# [TASK STATEMENT]
Every line of the entries below from the one containing "stat_word : 24'h00_0000;" to the one containing "least two cycles", both ends included, must be written out exactly. No other line belongs in the answer.

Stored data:
File: src/sarx_clkgen.sv
// The register offsets and the plain strobed port were decided locally.
`timescale 1ns/1ps
// Contract
// - hardware and software reset clear the whole clock control register.
// - prescale modulus field divides by value plus one, 1 to 256.
// - generated bit clock drives the pin and clocks the shift registers.
// - range bit set bypasses fixed divide-by-eight, cleared inserts it.
// - internal bit clock never faster than a quarter of oscillator.
// - frame divider gives words per frame minus one in network mode.
// - network mode with divider zero selects on-demand, no frame sync.
// - normal mode divider sets word rate; zero means every word framed.
// - high-frequency divider divides by field plus one, 1 to 16.
// - bit clock polarity picks launch and frame sync capture edges.
// - frame sync polarity bit selects active high or active low.
// - high-frequency polarity picks edges like the bit clock polarity.
// - async bit clock direction set drives pin, cleared takes pin input.
// - sync mode bit clock pin is output or input flag zero.
// - async frame sync direction set drives pin, cleared takes pin.
// - sync frame sync pin is flag one or buffer enable, or input flag.
// - async high-frequency direction set drives pin, cleared takes pin.
// - sync high-frequency pin is output or input flag two.
// - frame sync length bit picks word-long or one-bit-long sync.
module sarx_clkgen
    import sarx_pkg::*;
#(
    parameter int SLOT_W = 5
)(
    // clock and reset
    input  wire logic              mclk,
    input  wire logic              reset_n,
    input  wire logic              clk_en,
    input  wire logic              sw_reset,
    // register port
    input  wire logic [3:0]        reg_addr,
    input  wire logic [23:0]       reg_wdata,
    input  wire logic              reg_wr,
    input  wire logic              reg_rd,
    output logic      [23:0]       reg_rdata,
    // mode inputs from the rest of the port
    input  wire logic              synchronous_mode_select,
    input  wire logic              tx_buffer_enable_select,
    input  wire logic              network_mode,
    input  wire logic              frame_sync_length,
    input  wire logic [SLOT_W-1:0] slot_bits_m1,
    input  wire logic              output_flag_zero,
    input  wire logic              output_flag_one,
    input  wire logic              output_flag_two,
    input  wire logic              tx_buffer_enable,
    // bit clock pin
    input  wire logic              rx_bit_clock_pin_in,
    output logic                   rx_bit_clock_pin_out,
    output logic                   rx_bit_clock_pin_oe,
    // frame sync pin
    input  wire logic              rx_frame_sync_pin_in,
    output logic                   rx_frame_sync_pin_out,
    output logic                   rx_frame_sync_pin_oe,
    // high-frequency clock pin
    input  wire logic              rx_hf_clock_pin_in,
    output logic                   rx_hf_clock_pin_out,
    output logic                   rx_hf_clock_pin_oe,
    // toward the receive shift registers
    output logic                   rx_shift_clk,
    output logic                   rx_launch,
    output logic                   rx_capture,
    output logic                   rx_frame_start,
    output logic                   input_flag_zero,
    output logic                   input_flag_one,
    output logic                   input_flag_two
);

    logic [23:0]       ctrl_r;
    logic [2:0]        sync1_r;
    logic [2:0]        sync2_r;
    logic              hf_prev_r;
    logic              bck_prev_r;
    logic [2:0]        div8_r;
    logic [7:0]        pre_r;
    logic              hf_int_r;
    logic [3:0]        hfd_r;
    logic              bit_tick_r;
    logic              bck_int_r;
    logic [SLOT_W-1:0] bit_r;
    logic [4:0]        word_r;
    logic              fs_act_r;
    logic              fs_seen_r;

    // a count left above a newly written limit wraps at the next step
    // instead of running round its whole range first
    function automatic logic at_limit(input logic [7:0] count,
                                      input logic [7:0] limit);
        return count >= limit;
    endfunction

    // edge of a sampled level, falling when fall_sel is high
    function automatic logic edge_of(input logic prev,
                                     input logic level,
                                     input logic fall_sel);
        return fall_sel ? (prev & ~level) : (~prev & level);
    endfunction

    // control fields
    wire [7:0] prescale_modulus        = ctrl_r[PM_LSB +: PM_W];
    wire       rx_prescaler_range      = ctrl_r[PSR_BIT];
    wire [4:0] rx_frame_rate_divider   = ctrl_r[DC_LSB +: DC_W];
    wire [3:0] rx_hf_clock_divider     = ctrl_r[FP_LSB +: FP_W];
    wire       rx_bit_clock_polarity   = ctrl_r[CKP_BIT];
    wire       rx_frame_sync_polarity  = ctrl_r[FSP_BIT];
    wire       rx_hf_clock_polarity    = ctrl_r[HCKP_BIT];
    wire       rx_bit_clock_direction  = ctrl_r[CKD_BIT];
    wire       rx_frame_sync_direction = ctrl_r[FSD_BIT];
    wire       rx_hf_clock_direction   = ctrl_r[HCKD_BIT];
    wire       sync_mode               = synchronous_mode_select;

    // register decode
    wire sel_ctrl = (reg_addr == REG_CTRL_IDX);
    wire sel_stat = (reg_addr == REG_STAT_IDX);
    wire [23:0] stat_word = {11'h000, word_r, fs_act_r, bck_int_r,
                             hf_int_r, sync2_r, 2'b00};
    wire [23:0] rdata_nxt = !reg_rd   ? 24'h00_0000 :
                            sel_ctrl  ? ctrl_r :
                            sel_stat  ? stat_word : 24'h00_0000;

    // synchronised pin levels
    wire bck_pin = sync2_r[PIN_BCK];
    wire fs_pin  = sync2_r[PIN_FS];
    wire hf_pin  = sync2_r[PIN_HF];

    wire tick8 = rx_prescaler_range | (div8_r == DIV8_LAST);
    // prescaler wraps at modulus, ratio modulus plus one
    wire pre_tick = tick8 && at_limit(pre_r, prescale_modulus);

    // external hf source only when async mode leaves the pin as input
    wire hf_ext = !sync_mode && !rx_hf_clock_direction;
    // hf polarity picks the counted external edge
    wire hf_edge = edge_of(hf_prev_r, hf_pin, rx_hf_clock_polarity);
    // hf clock tapped before the final divider
    wire hf_src_tick = hf_ext ? hf_edge : pre_tick;
    // high-frequency divider, ratio field plus one
    wire hfd_wrap = hf_src_tick &&
                    at_limit(8'(hfd_r), 8'(rx_hf_clock_divider));
    // no two ticks in a row, half period at least two cycles
    wire bit_tick_nxt = hfd_wrap && !bit_tick_r;

    // async direction cleared takes bit clock from the pin
    wire bck_ext = !sync_mode && !rx_bit_clock_direction;
    // one bit clock for pin and shift registers
    wire bck_use = bck_ext ? bck_pin : bck_int_r;
    // polarity swaps launch and capture edges
    wire launch  = edge_of(bck_prev_r, bck_use, rx_bit_clock_polarity);
    wire capture = edge_of(bck_prev_r, bck_use, !rx_bit_clock_polarity);

    // word and frame counters, advanced on the launch edge
    wire bit_last  = at_limit(8'(bit_r), 8'(slot_bits_m1));
    wire word_last = at_limit(8'(word_r), 8'(rx_frame_rate_divider));
    wire [SLOT_W-1:0] bit_nxt =
        bit_last ? '0 : SLOT_W'(bit_r + 1'b1);
    // frame divider counts words per frame minus one
    // divider zero wraps every word, continuous framing
    wire [4:0] word_nxt = !bit_last ? word_r :
                          word_last ? 5'h00 : 5'(word_r + 1'b1);
    // network mode with divider zero is on-demand
    wire on_demand = network_mode && (rx_frame_rate_divider == 5'h00);
    // one-bit sync or whole first word
    wire fs_act_nxt = !on_demand && (word_nxt == 5'h00) &&
                      (!frame_sync_length || bit_nxt == '0);

    // internal or external frame sync source
    wire fs_int = !sync_mode && rx_frame_sync_direction;
    // polarity bit maps active level to the pin
    wire fs_level = fs_int ? fs_act_r
                           : (fs_pin ^ rx_frame_sync_polarity);
    // frame sync sampled on the capture edge
    wire frame_start_nxt = capture && fs_level && !fs_seen_r;

    // pin drive, async and sync mode
    // bit clock driven when direction set
    // sync mode bit clock pin carries flag zero
    wire bck_oe_nxt  = rx_bit_clock_direction;
    wire bck_out_nxt = sync_mode ? output_flag_zero : bck_int_r;
    // sync frame pin, flag one or buffer enable
    wire fs_oe_nxt   = rx_frame_sync_direction;
    wire fs_out_nxt  = !sync_mode ? (fs_act_r ^ rx_frame_sync_polarity) :
                       tx_buffer_enable_select ? tx_buffer_enable :
                       output_flag_one;
    // hf clock driven when direction set
    // sync mode hf pin carries flag two
    wire hf_oe_nxt   = rx_hf_clock_direction;
    wire hf_out_nxt  = sync_mode ? output_flag_two
                                 : (hf_int_r ^ rx_hf_clock_polarity);
    // sync mode with direction cleared reads the pin as an input flag
    wire iflag1_nxt = (sync_mode && !rx_frame_sync_direction) ? fs_pin
                                                              : 1'b0;
    wire iflag0_nxt = (sync_mode && !rx_bit_clock_direction) ? bck_pin
                                                             : 1'b0;
    wire iflag2_nxt = (sync_mode && !rx_hf_clock_direction) ? hf_pin
                                                            : 1'b0;

    // control register
    always_ff @(posedge mclk)
    begin
        if (!reset_n)
            ctrl_r <= CTRL_RESET;
        else if (clk_en && sw_reset)
            ctrl_r <= CTRL_RESET;
        else if (clk_en && reg_wr && sel_ctrl)
            ctrl_r <= reg_wdata;
    end

    always_ff @(posedge mclk)
    begin
        if (!reset_n)
            reg_rdata <= 24'h00_0000;
        else if (clk_en)
            reg_rdata <= rdata_nxt;
    end

    // pin synchronisers, first stage read only by the second
    always_ff @(posedge mclk)
    begin
        if (!reset_n)
        begin
            sync1_r <= 3'h0;
            sync2_r <= 3'h0;
        end
        else if (clk_en)
        begin
            sync1_r <= {rx_hf_clock_pin_in, rx_frame_sync_pin_in,
                        rx_bit_clock_pin_in};
            sync2_r <= sync1_r;
        end
    end

    // divider chain
    always_ff @(posedge mclk)
    begin
        if (!reset_n)
        begin
            div8_r     <= 3'h0;
            pre_r      <= 8'h00;
            hf_int_r   <= 1'b0;
            hfd_r      <= 4'h0;
            bit_tick_r <= 1'b0;
            bck_int_r  <= 1'b0;
            hf_prev_r  <= 1'b0;
        end
        else if (clk_en)
        begin
            div8_r    <= rx_prescaler_range ? 3'h0 : 3'(div8_r + 1'b1);
            hf_prev_r <= hf_pin;
            if (tick8)
                pre_r <= pre_tick ? 8'h00 : 8'(pre_r + 1'b1);
            if (pre_tick)
                hf_int_r <= ~hf_int_r;
            if (hf_src_tick)
                hfd_r <= hfd_wrap ? 4'h0 : 4'(hfd_r + 1'b1);
            bit_tick_r <= bit_tick_nxt;
            if (bit_tick_nxt)
                bck_int_r <= ~bck_int_r;
        end
    end

    // frame sync generator and capture
    always_ff @(posedge mclk)
    begin
        if (!reset_n)
        begin
            bck_prev_r <= 1'b0;
            bit_r      <= '0;
            word_r     <= 5'h00;
            fs_act_r   <= 1'b0;
            fs_seen_r  <= 1'b0;
        end
        else if (clk_en)
        begin
            bck_prev_r <= bck_use;
            if (launch)
            begin
                bit_r    <= bit_nxt;
                word_r   <= word_nxt;
                fs_act_r <= fs_act_nxt;
            end
            if (capture)
                fs_seen_r <= fs_level;
        end
    end

    // pin drivers, registered so no pin sees a decode glitch
    always_ff @(posedge mclk)
    begin
        if (!reset_n)
        begin
            rx_bit_clock_pin_out  <= 1'b0;
            rx_bit_clock_pin_oe   <= 1'b0;
            rx_frame_sync_pin_out <= 1'b0;
            rx_frame_sync_pin_oe  <= 1'b0;
            rx_hf_clock_pin_out   <= 1'b0;
            rx_hf_clock_pin_oe    <= 1'b0;
        end
        else if (clk_en)
        begin
            rx_bit_clock_pin_out  <= bck_out_nxt;
            rx_bit_clock_pin_oe   <= bck_oe_nxt;
            rx_frame_sync_pin_out <= fs_out_nxt;
            rx_frame_sync_pin_oe  <= fs_oe_nxt;
            rx_hf_clock_pin_out   <= hf_out_nxt;
            rx_hf_clock_pin_oe    <= hf_oe_nxt;
        end
    end

    // strobes toward the receive shift registers
    always_ff @(posedge mclk)
    begin
        if (!reset_n)
        begin
            rx_shift_clk          <= 1'b0;
            rx_launch             <= 1'b0;
            rx_capture            <= 1'b0;
            rx_frame_start        <= 1'b0;
        end
        else if (clk_en)
        begin
            rx_shift_clk          <= bck_use;
            rx_launch             <= launch;
            rx_capture            <= capture;
            rx_frame_start        <= frame_start_nxt;
        end
    end

    // input flags of synchronous mode
    always_ff @(posedge mclk)
    begin
        if (!reset_n)
        begin
            input_flag_zero       <= 1'b0;
            input_flag_one        <= 1'b0;
            input_flag_two        <= 1'b0;
        end
        else if (clk_en)
        begin
            input_flag_zero       <= iflag0_nxt;
            input_flag_one        <= iflag1_nxt;
            input_flag_two        <= iflag2_nxt;
        end
    end

endmodule // sarx_clkgen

# [ANSWER SPACE]
                            sel_stat  ? stat_word : 24'h00_0000;

    // synchronised pin levels
    wire bck_pin = sync2_r[PIN_BCK];
    wire fs_pin  = sync2_r[PIN_FS];
    wire hf_pin  = sync2_r[PIN_HF];

    wire tick8 = rx_prescaler_range | (div8_r == DIV8_LAST);
    // prescaler wraps at modulus, ratio modulus plus one
    wire pre_tick = tick8 && at_limit(pre_r, prescale_modulus);

    // external hf source only when async mode leaves the pin as input
    wire hf_ext = !sync_mode && !rx_hf_clock_direction;
    // hf polarity picks the counted external edge
    wire hf_edge = edge_of(hf_prev_r, hf_pin, rx_hf_clock_polarity);
    // hf clock tapped before the final divider
    wire hf_src_tick = hf_ext ? hf_edge : pre_tick;
    // high-frequency divider, ratio field plus one
    wire hfd_wrap = hf_src_tick &&
                    at_limit(8'(hfd_r), 8'(rx_hf_clock_divider));
    // no two ticks in a row, half period at least two cycles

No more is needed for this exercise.